Much of this biography appears in Reimann’s novel Siblings, originally published in 1963 and now available in English. Its narrator, Elisabeth Arendt, is an idealistic young painter who clashes with her beloved brother Uli over the GDR’s repressiveness. (Both are haunted by their other brother, Konrad, already seeking his fortune in the west.) Like Reimann, Elisabeth works at a power plant; she also, like Reimann, strains against the artistic and political orthodoxies of old party comrades who refuse to listen to young people, especially women, with fresh ideas.

The action begins when Uli tells Elisabeth that he, too, plans to emigrate. Tensions rise, culminating in a scene of betrayal and its surprising aftermath. Elisabeth’s narration wanders in time but persistently returns to the night in question, as Elisabeth and Uli share their frustrations over the GDR. “You can’t make an omelette without breaking a few eggs,” Uli quotes, adding: “But I don’t want to be the broken egg, trodden underfoot.”
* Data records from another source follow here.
===== config.mk =====
export PLATFORM = sky130hd
export DESIGN_NAME = pscr_regs
export DESIGN_NICKNAME = d
export VERILOG_FILES = /design/src/pscr_pkg.sv /design/src/pscr_regs.sv
export VERILOG_INCLUDE_DIRS = /design/src
export SDC_FILE = /design/constraint.sdc
export NUM_CORES = 1
export LEC_CHECK = 0
export ABC_AREA = 1
export BUFFER_PORTS_ARGS = -buffer_cell sky130_fd_sc_hd__buf_2
export CAP_MARGIN = 30
export CORE_ASPECT_RATIO = 0.8
export CORE_UTILIZATION = 46
export CTS_BUF_LIST = sky130_fd_sc_hd__clkbuf_4 sky130_fd_sc_hd__clkbuf_8 sky130_fd_sc_hd__clkbuf_16
export DETAILED_ROUTE_END_ITERATION = 8
export PLACE_DENSITY_LB_ADDON = 0.3
export SYNTH_ARGS = -nofsm -noshare
export SYNTH_HDL_FRONTEND = slang
export SYNTH_SLANG_ARGS = --single-unit

===== constraint.sdc =====
create_clock -name mclk -period 1.3 [get_ports mclk]
set_input_delay 0.065 -clock mclk [delete_from_list [all_inputs] [get_ports mclk]]
set_output_delay 0.065 -clock mclk [all_outputs]
set_load 0.05 [all_outputs]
Beneath the emigration drama bubbles a vital subplot: Elisabeth developing her own artistic vision, and deciding to fight for it within GDR institutions. Here one senses that Reimann, too, is thinking through how she might reconcile her socialist commitments with her drive to make literature that genuinely explores the self. East Germany’s literature was not always conformist – this was the land of Bertolt Brecht, after all – but its prevailing socialist realism mode was seriously dull: corny love plots tacked on to pro-socialist moralising made for a genre dubbed “boy-meets-girl-meets-tractor”. Siblings, in this context, was radical. When Elisabeth is accused by a party hack of abandoning realism, she replies in terms that also apply to the novel: “I could take pictures of your sort of realism with a good colour film. But my eye isn’t a lens, and I’m not a camera. I’m a person with feelings and a relationship to the people I paint, and they also have feelings and their own attitude to life, work and their families, and all of this has to come across in a portrait, all of the layers, not just a flat surface.”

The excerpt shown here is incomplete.